When the oxygen levels are too low for respiration but high enough to allow metabolic activity, damage occurs because the cells continue to struggle to live. Under these conditions, seizures, cell death, coma and finally death can occur.
However, decreasing the oxygen levels significantly stops all metabolic activity and the animals enter a state of suspended animation.
Roth then decided to try low doses of the gas to induce suspended animation in mice. He found that he could reversibly reduce the metabolic rate of mice by first exposing them to 80 parts per million of hydrogen sulfide and then exposing them to low oxygen.
In just a matter of minutes, mice entered into what is called a “hibernation-like” state, where their core temperature was reduced to 11 degrees and their respiration dropped from the normal 120 breaths per minute to 10 or less breaths per minute.
In his preliminary mammal experiments, Roth kept the animals in this state for 6 hours and they recovered completely. After the gas was removed, normal metabolic function and activity resumed.
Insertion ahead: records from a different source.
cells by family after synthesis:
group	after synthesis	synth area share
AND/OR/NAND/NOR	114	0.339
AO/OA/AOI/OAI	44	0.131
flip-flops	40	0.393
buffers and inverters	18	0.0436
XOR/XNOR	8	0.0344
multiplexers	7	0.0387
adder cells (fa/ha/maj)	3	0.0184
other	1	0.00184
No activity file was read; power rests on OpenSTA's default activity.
In both of these studies, he found discrete and lethal oxygen levels exist just above the oxygen level that enables suspended animation.
Uses for suspended animation
Reduced levels of oxygen supply specifically, can be a major cause of cellular and tissue damage in donor organs and in the bodies of individuals that have suffered severe blood loss or blood flow obstruction in such cases as strokes or heart attacks.
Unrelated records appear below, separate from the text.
--- src/rtl/lcd_bus_arbiter.sv ---
// Round-robin arbiter sharing one 8-bit text-LCD write bus between two requesters, with counter-timed rs/db setup, en pulse and hold.
// Optional power-up command sequence (38,0C,06,01) enabled by defining LCD_INIT_EN.
module lcd_bus_arbiter #(
    parameter int unsigned SETUP_CYC = 2,
    parameter int unsigned PULSE_CYC = 4,
    parameter int unsigned HOLD_CYC  = 2,
    parameter int unsigned CNT_W     = 4
) (
    input  logic       clk,
    input  logic       rst_n,
    input  logic       req0_valid,
    input  logic       req0_rs,
    input  logic [7:0] req0_data,
    output logic       req0_ready,
    input  logic       req1_valid,
    input  logic       req1_rs,
    input  logic [7:0] req1_data,
    output logic       req1_ready,
    output logic       busy,
    output logic       init_done,
    output logic       lcd_en,
    output logic       lcd_rs,
    output logic       lcd_rw,
    output logic [7:0] lcd_db,
    output logic       lcd_rst
);

    typedef enum logic [1:0] {
        IDLE  = 2'd0,
        SETUP = 2'd1,
        PULSE = 2'd2,
        HOLD  = 2'd3
    } state_t;

    localparam logic [CNT_W-1:0] SETUP_LD = CNT_W'(SETUP_CYC - 1);
    localparam logic [CNT_W-1:0] PULSE_LD = CNT_W'(PULSE_CYC - 1);
    localparam logic [CNT_W-1:0] HOLD_LD  = CNT_W'(HOLD_CYC - 1);

    state_t           state;
    logic [CNT_W-1:0] cnt;
    logic             last_gnt;
    logic             phase_end_c;
    logic             xfer0_c;
    logic             xfer1_c;
    logic             init_more_c;
    logic [7:0]       init_byte_c;

    assign lcd_rw      = 1'b0;
    assign phase_end_c = (cnt == '0);

`ifdef LCD_INIT_EN
    // init_idx points at the next ROM entry to issue; 4 means the sequence is finished
    logic [2:0] init_idx;

    always_comb begin
        init_more_c = (init_idx != 3'd4);
        case (init_idx[1:0])
            2'd0:    init_byte_c = 8'h38;
            2'd1:    init_byte_c = 8'h0C;
            2'd2:    init_byte_c = 8'h06;
            default: init_byte_c = 8'h01;
        endcase
    end

    always_ff @(posedge clk) begin
        if (!rst_n) begin
            init_idx <= '0;
        end else if (init_more_c && (state == IDLE || (state == HOLD && phase_end_c))) begin
            init_idx <= init_idx + 3'd1;
        end
    end

    always_ff @(posedge clk) begin
        if (!rst_n) begin
            init_done <= 1'b0;
        end else if (state == HOLD && phase_end_c && !init_more_c) begin
            init_done <= 1'b1;
        end
    end
`else
    assign init_more_c = 1'b0;
    assign init_byte_c = 8'h00;

    always_ff @(posedge clk) begin
        if (!rst_n) begin
            init_done <= 1'b0;
        end else begin
            init_done <= 1'b1;
        end
    end
`endif

    // Grant: lone requester wins; on contention the port not granted last wins
    always_comb begin
        req0_ready = 1'b0;
        req1_ready = 1'b0;
        if (rst_n && state == IDLE && init_done) begin
            if (req0_valid && req1_valid) begin
                req0_ready = last_gnt;
                req1_ready = !last_gnt;
            end else begin
                req0_ready = req0_valid;
                req1_ready = req1_valid && !req0_valid;
            end
        end
    end

    assign xfer0_c = req0_valid && req0_ready;
    assign xfer1_c = req1_valid && req1_ready;

    always_ff @(posedge clk) begin
        if (!rst_n) begin
            state    <= IDLE;
            cnt      <= '0;
            last_gnt <= 1'b1;
            busy     <= 1'b0;
            lcd_en   <= 1'b0;
            lcd_rs   <= 1'b0;
            lcd_db   <= 8'h00;
            lcd_rst  <= 1'b0;
        end else begin
            lcd_rst <= 1'b1;
            case (state)
                IDLE: begin
                    if (init_more_c) begin
                        lcd_rs <= 1'b0;
                        lcd_db <= init_byte_c;
                        state  <= SETUP;
                        cnt    <= SETUP_LD;
                        busy   <= 1'b1;
                    end else if (xfer0_c) begin
                        lcd_rs   <= req0_rs;
                        lcd_db   <= req0_data;
                        last_gnt <= 1'b0;
                        state    <= SETUP;
                        cnt      <= SETUP_LD;
                        busy     <= 1'b1;
                    end else if (xfer1_c) begin
                        lcd_rs   <= req1_rs;
                        lcd_db   <= req1_data;
                        last_gnt <= 1'b1;
                        state    <= SETUP;
                        cnt      <= SETUP_LD;
                        busy     <= 1'b1;
                    end
                end
                SETUP: begin
                    if (phase_end_c) begin
                        state  <= PULSE;
                        cnt    <= PULSE_LD;
                        lcd_en <= 1'b1;
                    end else begin
                        cnt <= cnt - CNT_W'(1);
                    end
                end
                PULSE: begin
                    if (phase_end_c) begin
                        state  <= HOLD;
                        cnt    <= HOLD_LD;
                        lcd_en <= 1'b0;
                    end else begin
                        cnt <= cnt - CNT_W'(1);
                    end
                end
                HOLD: begin
                    // Init entries chain straight into the next SETUP with no IDLE gap
                    if (phase_end_c) begin
                        if (init_more_c) begin
                            lcd_rs <= 1'b0;
                            lcd_db <= init_byte_c;
                            state  <= SETUP;
                            cnt    <= SETUP_LD;
                        end else begin
                            state <= IDLE;
                            busy  <= 1'b0;
                        end
                    end else begin
                        cnt <= cnt - CNT_W'(1);
                    end
                end
                default: begin
                    state <= IDLE;
                    busy  <= 1'b0;
                end
            endcase
        end
    end

endmodule
--- config.mk ---
export PLATFORM = sky130hd
export DESIGN_NAME = lcd_bus_arbiter
export DESIGN_NICKNAME = d
export VERILOG_FILES = /design/src/rtl/lcd_bus_arbiter.sv
export SDC_FILE = /design/constraint.sdc
export NUM_CORES = 1
export LEC_CHECK = 0
export ABC_CLOCK_PERIOD_IN_PS = 3800
export BUFFER_PORTS_ARGS = -buffer_cell sky130_fd_sc_hd__buf_2
export CAP_MARGIN = 10
export CORE_MARGIN = 4
export CORE_UTILIZATION = 30
export DETAILED_ROUTE_END_ITERATION = 7
export GPL_ROUTABILITY_DRIVEN = 0
export PLACE_DENSITY_LB_ADDON = 0.1
export SYNTH_ARGS = -nofsm -noshare
export SYNTH_HDL_FRONTEND = slang
export SYNTH_SLANG_ARGS = --single-unit
export TNS_END_PERCENT = 30
--- constraint.sdc ---
create_clock -name clk -period 3.8 [get_ports clk]
set_clock_uncertainty 0.15 [all_clocks]
set_input_delay 0.57 -clock clk [delete_from_list [all_inputs] [get_ports clk]]
set_output_delay 0.57 -clock clk [all_outputs]
set_load 0.005 [all_outputs]
=== Yosys cells after proc, flatten, opt, wreduce, memory -nomap -nowiden ===
Index checks and enable logic that the tools add are counted.

* Reduce and logical (&&, ||, !) cells: 18
* Equal/unequal tests: 8
* $add $sub $neg: 1
* Multiplexer cells: 28

{| class="wikitable"
|+ Operator list
! cell !! count
|-
| two-way mux 4 bit || 5
|-
| two-way mux 8 bit || 2
|-
| one-hot mux 4 bit (4 select lines) || 1
|-
| two-way mux 1 bit || 12
|-
| two-way mux 2 bit || 5
|-
| != test 2 bit, second input constant || 4
|-
| one-hot mux 2 bit (4 select lines) || 1
|-
| logical AND 1 bit || 6
|-
| AND reduction 3 bit || 2
|-
| nonzero test 2 bit || 3
|-
| equality test 2 bit, second input constant || 2
|-
| logical NOT 4 bit || 1
|-
| one-hot mux 1 bit (2 select lines) || 2
|-
| AND reduction 2 bit || 2
|-
| AND reduction 4 bit || 1
|-
| subtractor 4 x 1 -> 4 bit, second input constant || 1
|-
| != test 3 bit, second input constant || 1
|-
| equality test 2 x 1 -> 1 bit, second input constant || 1
|-
| logical NOT 1 bit || 2
|-
| logical NOT 2 bit || 1
|}

* Register bits after elaboration: 19
* Word-level logic and storage cells: 63

=== Depth between registers and ports, before layout ===
* Depth after elaboration: 8
* Depth in mapped cells: 7
* Mapped depth without buffers: 6

=== Worst setup path after synthesis ===
OpenSTA, ideal clock, no wires.

* Kind: register to output
* From: register state[0]
* To: output port req0_ready
* Stages on the path, launching flop included: 7
* Setup slack: 1.864 ns
* Arrival: 1.216 ns
* Data required time: 3.080 ns
* Cells stage by stage: dfxtp_1 inv_1 ha_1 and3_1 nand3_1 buf_4 inv_1

* Longest elaborated chain between the ends: 4

{| class="wikitable"
|+ Ends and longest elaborated chain
! what !! RTL line !! source
|-
| start, declared || 39 || <nowiki>state_t state;</nowiki>
|-
| start signal, assigned || 113 || <nowiki>state <= IDLE;</nowiki>
|-
| start signal, assigned || 128 || <nowiki>state <= SETUP;</nowiki>
|-
| start signal, assigned || 135 || <nowiki>state <= SETUP;</nowiki>
|-
| logical NOT 2 bit || 97 || <nowiki>if (rst_n && state == IDLE && init_done) begin</nowiki>
|-
| logical AND 1 bit (2 in series) || 97 ||
|-
| two-way mux 1 bit || 97 ||
|-
| end, declared || 14 || <nowiki>output logic req0_ready,</nowiki>
|}

No other way between the ends.

=== Final worst setup path ===
Ends and elaborated chain as after synthesis.

==> flow_metrics.tcl <==
set metrics [dict create \
    result_of_the_run "completed" \
    totalNegativeSetupSlack_ns 0 \
    synth.cell_area_um2 1020 \
    drt_pass1_iterations 3 \
    worst_path_most_repeated_cell "inv_1" \
    min-delay-path-class "reg2reg" \
    layout_worst_path_cycle_share_pct 71.6 \
    cts.sinks 19 \
    rsz_0062_raised_after_global_routing "false" \
    synth_xor_area_share_pct 0 \
    leading_cell_types_in_the_layout_fill_and_taps_excluded "36 x buf_2, 19 x dfxtp_1, 12 x a21oi_1" \
    final_core_utilization_pct 39.6 \
    die_area_um2 4400 \
    core-area_um2 3150 \
    register_area_share_after_synthesis_pct 37.3 \
    timing_worst_slew_pin_value_ns 0.638 \
    worst_path_slowest_cell "nand3_1" \
    die_width_um 66.3 \
    cp.required_ns 3.08 \
    end_kind "output port" \
    global_route.overflow_total 0 \
    cp_max_fo 11 \
    p_leak_nw 0.632 \
    drt_drc_violations_left 0 \
    finalMaxSlewViolations 0 \
    synth.mux.area_fraction_pct 9.80 \
    row_count 20 \
    synthesis.yosys.warnings 0 \
    htree_num_levels 1 \
    layout.nets 176 \
    synth_area_per_cell_um2 9.12 \
    synth.distinct_cells 34 \
    n_antenna_cell 0 \
    cts_buffers 3 \
    mappedNetlistNets 140 \
    fp.dieH_um 66.3 \
    clk_transition_reported_paths_ns 0.11 \
    num_io_pins 38 \
    root_buffer "clkbuf_4" \
    wire_length_reported_by_the_detailed_router_um 2340 \
    post_drt_via_cell_ratio 4.73 \
    arrival_ns 2.00 \
    synth_compound_gate_area_share_pct 23.9 \
    worstSetupPathType "reg2out" \
    worst_hold_startpoint "busy$_SDFFE_PN0P_" \
    cp_cell_sequence "inv_1 -> ha_1 -> and3_1 -> nand3_1 -> inv_1 -> buf_2" \
    vias_in_the_first_global_route 904 \
    ctsLongestPathBuffers 2 \
    most_frequent_standard_cell_in_the_layout_excluding_fill_and_tap_cells "buf_2" \
    critical_path.reg2reg.startpoint "state[0]$_SDFFE_PN0P_" \
    holdBufCountCts 0 \
    drt.antenna.violating_nets 0 \
    timing.hold.worst_path_depth 2 \
    synthesized_flop_and_latch_total 19 \
    floorplan.initialDensity_pct 32.4 \
    post-route-min-period_ns 2.72 \
    timing.hold.worst_endpoint "busy$_SDFFE_PN0P_" \
    combinational_family_with_the_most_area_after_synthesis "compound AO/OA/AOI/OAI gates" \
    cap_violations 0 \
    antenna_violations_before_repair 0 \
    post_synth_fa_ha_maj_area_fraction_pct 7.35 \
    first_iter_violations 58 \
    relSlewSlack_pct 57.3 \
    clk_latency_ns 0.29 \
    reg2reg_depth 6 \
    ir_worst_vdd_mv 0.299 \
    p_per_area_nw_per_um2 611 \
    grt_max_degree 20 \
    timing.rr.end "lcd_db[6]$_SDFFE_PN0P_" \
    grtUsageTotal_pct 11.4 \
    postCtsSetupRepairBufs 0 \
    worst_setup_sp_type "flip-flop" \
    clock.fmax_mhz 368 \
    setup_viol_count_final 0 \
    fillers 338 \
    post_cts_resize_count 0 \
    hpwlAfterDp_um 1750 \
    hold_viol 0 \
    detail_route.wl_per_cell_um 12.3 \
    synthesis.instances 112 \
    synth_simple_gate_area_share_pct 15.1 \
    syn2layout_area_growth_pct 22.3 \
    grt_pass1_wl_um 3900 \
    drive_above_1_share_pct 31.3 \
    timing.reg2reg.setup_slack_ns 1.70 \
    tritoncts "built" \
    crit_path_max_incr_delay_ns 0.47 \
    number_of_buffer_cells_added_on_primary_ports 36 \
    vias 903 \
]
-- cell usage after synthesis --
library cell	number	area, µm²
a2bb2oi_2	1	15.0
buf_4	4	30.0
nand4_1	1	6.26
or4_2	1	8.76
and3_1	2	12.5
o21a_2	1	8.76
a21boi_0	1	7.51
nor2_1	5	18.8
a21oi_1	12	60.1
inv_1	8	30.0
and2_1	1	6.26
dfxtp_1	19	380
nand3_1	1	5.00
o21ai_0	10	50.1
o311ai_0	1	8.76
o31a_1	1	8.76
nand2b_1	3	18.8
o22ai_1	1	6.26
nor3_1	5	25.0
nor3b_4	1	18.8
o31ai_1	1	7.51
a21o_1	1	7.51
a211oi_1	2	15.0
mux2i_1	10	100
ha_1	6	75.1
nand2_1	4	15.0
a22oi_2	1	12.5
o211ai_1	2	15.0
conb_1	1	3.75
clkbuf_1	1	3.75
nand3b_1	1	7.51
or3b_4	1	11.3
a211oi_2	1	12.5
a2bb2oi_1	1	8.76
-- critical path, delay by kind of cell, from the launching register on --
family,cells,cell delay (ns)
buf+inv,3,0.39
flops,1,0.36
fa+ha+maj,1,0.27
simple gates,2,0.69
-- worst max-delay path by stage --
stage                           from          to  slack (ns)
2_1_floorplan  state[0]$_SDFFE_PN0P_  req0_ready        1.86
3_3_place_gp                   rst_n  req0_ready        1.31
3_5_place_dp                   rst_n  req0_ready        1.24
4_1_cts        state[0]$_SDFFE_PN0P_  req0_ready        1.02
5_1_grt        state[1]$_SDFFE_PN0P_  req0_ready        0.85
6_report       state[0]$_SDFFE_PN0P_  req0_ready        1.08
-- state kept, by name, indices dropped and copies added (netlist names) --
name	count
busy	1
cnt	4
last_gnt	1
lcd_db	8
lcd_en	1
lcd_rs	1
lcd_rst	1
state	2
-- per-layer routing --
| layer | share of wire [%] | track usage, % | vias to the layer above |
|---|---|---|---|
| li1 | - | - | 474 |
| met2 | 42 | 18.0 | 22 |
| met4 | 1.6 | 3.05 | 0 |
| met3 | 6.8 | 4.93 | 4 |
| met1 | 50 | 14.2 | 403 |
| met5 | 0 | 0 | - |
-- cell type report --
class | instances | area, µm² | area share (%)
inverters | 8 | 30.0 | 2.40
flip-flops and latches | 19 | 380 | 30.5
repair buffers | 36 | 180 | 14.4
well taps | 44 | 55.1 | 4.41
clock buffers | 4 | 26.3 | 2.10
multi-input cells | 80 | 577 | 46.2
-- power by group --
group	leakage (nW)	switching [W]	internal [W]
Sequential	0.156	0.0000332	0.000243
Clock	0.0150	0.0000630	0.0000408
Combinational	0.461	0.000199	0.000184
Total	0.632	0.000295	0.000468
-- cell families (layout without fill, tap and decap cells) --
logic type	count (synthesis)	after routing
buffers and inverters	13	48
and+or+nand+nor	26	26
AOI/OAI and AO/OA	37	37
other	1	1
DFF	19	19
adders and majority gates	6	6
muxes	10	10
-- per-stage QoR --
stage	cell area, µm²	cells	setup slack [ns]	hold WS, ns	total power, W
after detailed placement	1220	187	1.24	0.328	0.000664
after global placement	1220	187	1.31	0.330	0.000659
final	1250	191	1.08	0.360	0.000763
after CTS	1250	191	1.02	0.355	0.000773
after global routing	1250	191	0.847	0.361	0.000834
after floorplan	1020	112	1.86	0.315	0.000572
No activity file was read; power rests on OpenSTA's default activity.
In cases such as these, restoring an adequate oxygen supply is not always easy. In the future, agents such as hydrogen sulfide that alter the metabolic rate of mammals by reducing the need for oxygen could prevent tissue damage and death in stroke or heart attack victims, preserve transplantable organs for longer and buy time for human trauma patients.
In addition, exposure to hydrogen sulfide may improve cancer treatment by allowing patients to tolerate higher radiation doses without damaging healthy cells. Cancer cells aren’t dependent on oxygen to grow and are therefore more resistant to radiation than surrounding healthy cells, which need oxygen to live.
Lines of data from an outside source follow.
<file path="config.mk">
export PLATFORM = sky130hd
export DESIGN_NAME = lw_sha_msg_sched
export DESIGN_NICKNAME = d
export VERILOG_FILES = /design/src/rtl/lw_sha_pkg.sv /design/src/rtl/lw_sha_sched_window.sv /design/src/rtl/lw_sha_msg_sched.sv
export SDC_FILE = /design/constraint.sdc
export NUM_CORES = 1
export LEC_CHECK = 0
export CAP_MARGIN = 20
export CORE_MARGIN = 3
export CORE_UTILIZATION = 55
export CTS_CLUSTER_DIAMETER = 60
export CTS_CLUSTER_SIZE = 24
export DETAILED_ROUTE_END_ITERATION = 16
export GPL_TIMING_DRIVEN = 0
export PLACE_DENSITY_LB_ADDON = 0.08
export SYNTH_ARGS = -nofsm -noshare
export SYNTH_HDL_FRONTEND = slang
export SYNTH_HIERARCHICAL = 1
export SYNTH_SLANG_ARGS = --single-unit
</file>
<file path="constraint.sdc">
create_clock -name clk_i -period 6.7 [get_ports clk_i]
set_clock_uncertainty 0.2 [all_clocks]
set_input_delay 1.675 -clock clk_i [delete_from_list [all_inputs] [get_ports clk_i]]
set_output_delay 1.675 -clock clk_i [all_outputs]
set_load 0.005 [all_outputs]
</file>
<file path="src/rtl/lw_sha_pkg.sv">
// Shared SHA helpers: word width selection, rotate/small-sigma functions,
// round counts and the message-schedule state encoding.
`ifndef WORD_SIZE
`ifdef CORE_ARCH_S64
`define WORD_SIZE 64
`else
`define WORD_SIZE 32
`endif
`endif

package lw_sha_pkg;

  localparam int WORD_W     = `WORD_SIZE;
  localparam int RIDX_W     = 7;
  localparam int ROUNDS_256 = 64;
  localparam int ROUNDS_512 = 80;

  typedef enum logic [1:0] {
    ST_IDLE,
    ST_LOAD,
    ST_EXPAND
  } sched_state_e;

  function automatic logic [31:0] rotr32(input logic [31:0] x, input int unsigned n);
    return (x >> n) | (x << (32 - n));
  endfunction

  function automatic logic [63:0] rotr64(input logic [63:0] x, input int unsigned n);
    return (x >> n) | (x << (64 - n));
  endfunction

  // SHA-256 mode works on the low 32 bits only; upper bits come back zero.
  function automatic logic [WORD_W-1:0] small_sigma0(input logic [WORD_W-1:0] x,
                                                      input logic mode);
    logic [63:0] x64;
    logic [31:0] x32;
    logic [63:0] r;
    x64 = 64'(x);
    x32 = x64[31:0];
    if (mode) r = rotr64(x64, 1) ^ rotr64(x64, 8) ^ (x64 >> 7);
    else      r = {32'd0, rotr32(x32, 7) ^ rotr32(x32, 18) ^ (x32 >> 3)};
    return r[WORD_W-1:0];
  endfunction

  function automatic logic [WORD_W-1:0] small_sigma1(input logic [WORD_W-1:0] x,
                                                      input logic mode);
    logic [63:0] x64;
    logic [31:0] x32;
    logic [63:0] r;
    x64 = 64'(x);
    x32 = x64[31:0];
    if (mode) r = rotr64(x64, 19) ^ rotr64(x64, 61) ^ (x64 >> 6);
    else      r = {32'd0, rotr32(x32, 17) ^ rotr32(x32, 19) ^ (x32 >> 10)};
    return r[WORD_W-1:0];
  endfunction

  function automatic logic [WORD_W-1:0] mode_mask(input logic [WORD_W-1:0] x,
                                                   input logic mode);
    logic [63:0] x64;
    x64 = 64'(x);
    if (!mode) x64[63:32] = '0;
    return x64[WORD_W-1:0];
  endfunction

endpackage

</file>
<file path="src/rtl/lw_sha_sched_window.sv">
// 16-entry schedule window: win[15] is newest, win[0] is W[t-16].
// Exposes only the taps the expansion needs.
module lw_sha_sched_window
  import lw_sha_pkg::*;
#(
  parameter int DATA_W = WORD_W
) (
  input  logic              clk_i,
  input  logic              rst_ni,
  input  logic              shift_i,
  input  logic [DATA_W-1:0] din_i,
  output logic [DATA_W-1:0] tap0_o,
  output logic [DATA_W-1:0] tap1_o,
  output logic [DATA_W-1:0] tap9_o,
  output logic [DATA_W-1:0] tap14_o
);

  logic [DATA_W-1:0] win_q [16];

  always_ff @(posedge clk_i or negedge rst_ni) begin
    if (!rst_ni) begin
      for (int i = 0; i < 16; i++) win_q[i] <= '0;
    end else if (shift_i) begin
      for (int i = 0; i < 15; i++) win_q[i] <= win_q[i+1];
      win_q[15] <= din_i;
    end
  end

  assign tap0_o  = win_q[0];
  assign tap1_o  = win_q[1];
  assign tap9_o  = win_q[9];
  assign tap14_o = win_q[14];

endmodule

</file>
<file path="src/rtl/lw_sha_msg_sched.sv">
// Message-schedule generator: passes W[0..15] through while loading the
// window, then expands W[16..N-1] one word per accepted handshake.
module lw_sha_msg_sched
  import lw_sha_pkg::*;
(
  input  logic              clk_i,
  input  logic              rst_ni,
`ifdef CORE_ARCH_S64
  input  logic              mode,
`endif
  input  logic              start_i,
  input  logic [WORD_W-1:0] blk_word_i,
  input  logic              blk_valid_i,
  output logic              blk_ready_o,
  output logic [WORD_W-1:0] word_o,
  output logic [RIDX_W-1:0] round_index_o,
  output logic              word_valid_o,
  input  logic              word_ready_i,
  output logic              last_o,
  output logic              busy_o
);

  sched_state_e      state_q, state_d;
  logic [RIDX_W-1:0] t_q, t_d;
  logic              mode_q, mode_d;
  logic              mode_in;
  logic              shift;
  logic [RIDX_W-1:0] t_last;
  logic [WORD_W-1:0] tap0, tap1, tap9, tap14;
  logic [WORD_W-1:0] exp_word;

`ifdef CORE_ARCH_S64
  assign mode_in = mode;
`else
  assign mode_in = 1'b0;
`endif

  lw_sha_sched_window #(
    .DATA_W (WORD_W)
  ) u_window (
    .clk_i   (clk_i),
    .rst_ni  (rst_ni),
    .shift_i (shift),
    .din_i   (word_o),
    .tap0_o  (tap0),
    .tap1_o  (tap1),
    .tap9_o  (tap9),
    .tap14_o (tap14)
  );

  assign t_last   = mode_q ? RIDX_W'(ROUNDS_512 - 1) : RIDX_W'(ROUNDS_256 - 1);
  assign exp_word = mode_mask(small_sigma1(tap14, mode_q) + tap9 +
                              small_sigma0(tap1, mode_q) + tap0, mode_q);

  always_ff @(posedge clk_i or negedge rst_ni) begin
    if (!rst_ni) begin
      state_q <= ST_IDLE;
      t_q     <= '0;
      mode_q  <= 1'b0;
    end else begin
      state_q <= state_d;
      t_q     <= t_d;
      mode_q  <= mode_d;
    end
  end

  always_comb begin
    state_d      = state_q;
    t_d          = t_q;
    mode_d       = mode_q;
    word_o       = '0;
    word_valid_o = 1'b0;
    blk_ready_o  = 1'b0;
    shift        = 1'b0;
    unique case (state_q)
      ST_IDLE: begin
        if (start_i) begin
          mode_d  = mode_in;
          t_d     = '0;
          state_d = ST_LOAD;
        end
      end
      ST_LOAD: begin
        // Zero-latency pass-through: the round engine sees W[0..15] directly.
        word_o       = mode_mask(blk_word_i, mode_q);
        word_valid_o = blk_valid_i;
        blk_ready_o  = word_ready_i;
        if (blk_valid_i && word_ready_i) begin
          shift = 1'b1;
          t_d   = t_q + 1'b1;
          if (t_q == RIDX_W'(15)) state_d = ST_EXPAND;
        end
      end
      ST_EXPAND: begin
        word_o       = exp_word;
        word_valid_o = 1'b1;
        if (word_ready_i) begin
          shift = 1'b1;
          if (t_q == t_last) begin
            t_d     = '0;
            state_d = ST_IDLE;
          end else begin
            t_d = t_q + 1'b1;
          end
        end
      end
      default: state_d = ST_IDLE;
    endcase
  end

  assign round_index_o = t_q;
  assign last_o        = word_valid_o && (t_q == t_last);
  assign busy_o        = (state_q != ST_IDLE);

endmodule

</file>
Roth hypothesizes that temporarily reducing oxygen consumption in healthy cells could make them a less-vulnerable target for radiation and chemotherapy and thus spare normal tissue during high-dose cancer therapy.
This work could also be used to put astronauts in suspended animation on long space flights thereby decreasing the need for food and oxygen.
The Future of Suspended Animation
Dr. Mark Roth’s discovery of this novel way of inducing reversible metabolic hibernation has sparked interest in the idea of suspended animation. Based on the stories of individuals reviving after being in a hypothermic state, researchers in other institutions hypothesized that significantly decreasing body temperature induces suspended animation. However, after carrying out hypothermic experiments, they discovered that this can only be done for a short amount of time and even then, there is a risk of tissue and brain damage.
Chemically induced suspended animation seems to be the method of choice to achieve a state of metabolic hibernation. Researchers at Massachusetts General Hospital have repeated the hydrogen sulfide studies of Dr. Roth and have obtained the same results. Thus far, no ill side effects have been observed Further development of this method could have a tremendous impact in the fields of critical care, neurological, surgical and organ transplant medicine.